AI: Oh, excuse me. Still staying on the health topic. Do you recall any major injuries? You had described the work process and the machinery and it sounded like, and the lye baths, and I thought --

FM: Yeah.

AI: -- well, there is a potential for some severe injury there.

FM: There was potential for severe injury and yet, when you raise the question, I don't remember ever there being a serious injury at the work situation. And I think that possibly tells us a little bit about the nature of cannery work. Cannery work was not physically all that demanding, although there, some of the jobs were demanding, but, it was not a dangerous kind of work. Now, my cousin, who went to the same cannery and used to work at the "iron chink," went to a sawmill one year, and he cut off a finger. And thereafter he couldn't work at the "iron chink" because the cold water would affect him so the, when he came back to the cannery, the foreman assigned him to another job. But bearing on the point that sawmill was much more dangerous than cannery, you see. Although he was working at perhaps one of the most dangerous jobs in the cannery, namely at the "iron chink" which has a knife pointing straight down to where your hand is, you see, and this thing comes around and as the fish flips over it cuts off the head and goes on then and you put it in the machine. He was doing that job, considered to be a dangerous job, not dangerous compared to the sawmill where he lost a finger because he was, the saw he was pulling just missed, I mean, hit his finger in a fashion he didn't anticipate. So, in terms of danger, curiously, cannery work is not a dangerous work.

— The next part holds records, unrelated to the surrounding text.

File: config.mk
export PLATFORM = sky130hd
export DESIGN_NAME = fetch_unit
export DESIGN_NICKNAME = d
export VERILOG_FILES = /design/src/rtl/fetch_unit.sv
export SDC_FILE = /design/constraint.sdc
export NUM_CORES = 1
export LEC_CHECK = 0
export CORE_ASPECT_RATIO = 0.9
export CORE_MARGIN = 8
export CORE_UTILIZATION = 50
export CTS_CLUSTER_SIZE = 14
export DETAILED_ROUTE_END_ITERATION = 10
export PLACE_DENSITY = 0.85
export SETUP_SLACK_MARGIN = 0.3
export SLEW_MARGIN = 20
export SYNTH_ARGS = -nofsm -noshare
export SYNTH_HDL_FRONTEND = slang
export SYNTH_SLANG_ARGS = --single-unit
File: constraint.sdc
create_clock -name clk -period 4.7 [get_ports clk]
set_input_delay 1.175 -clock clk [delete_from_list [all_inputs] [get_ports clk]]
set_output_delay 1.175 -clock clk [all_outputs]
set_load 0.02 [all_outputs]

However, if you went out on the fishing boats, then it was dangerous, but the white people were doing all this. They were getting paid for it so perhaps they could not, would not complain about it. And the workers who went out on these fishing boats and so on, had in mind more "what I will get in reward for what I'm doing." They're not thinking about the danger as much. That's why you still have fishermen going into the Bering Straights and so on.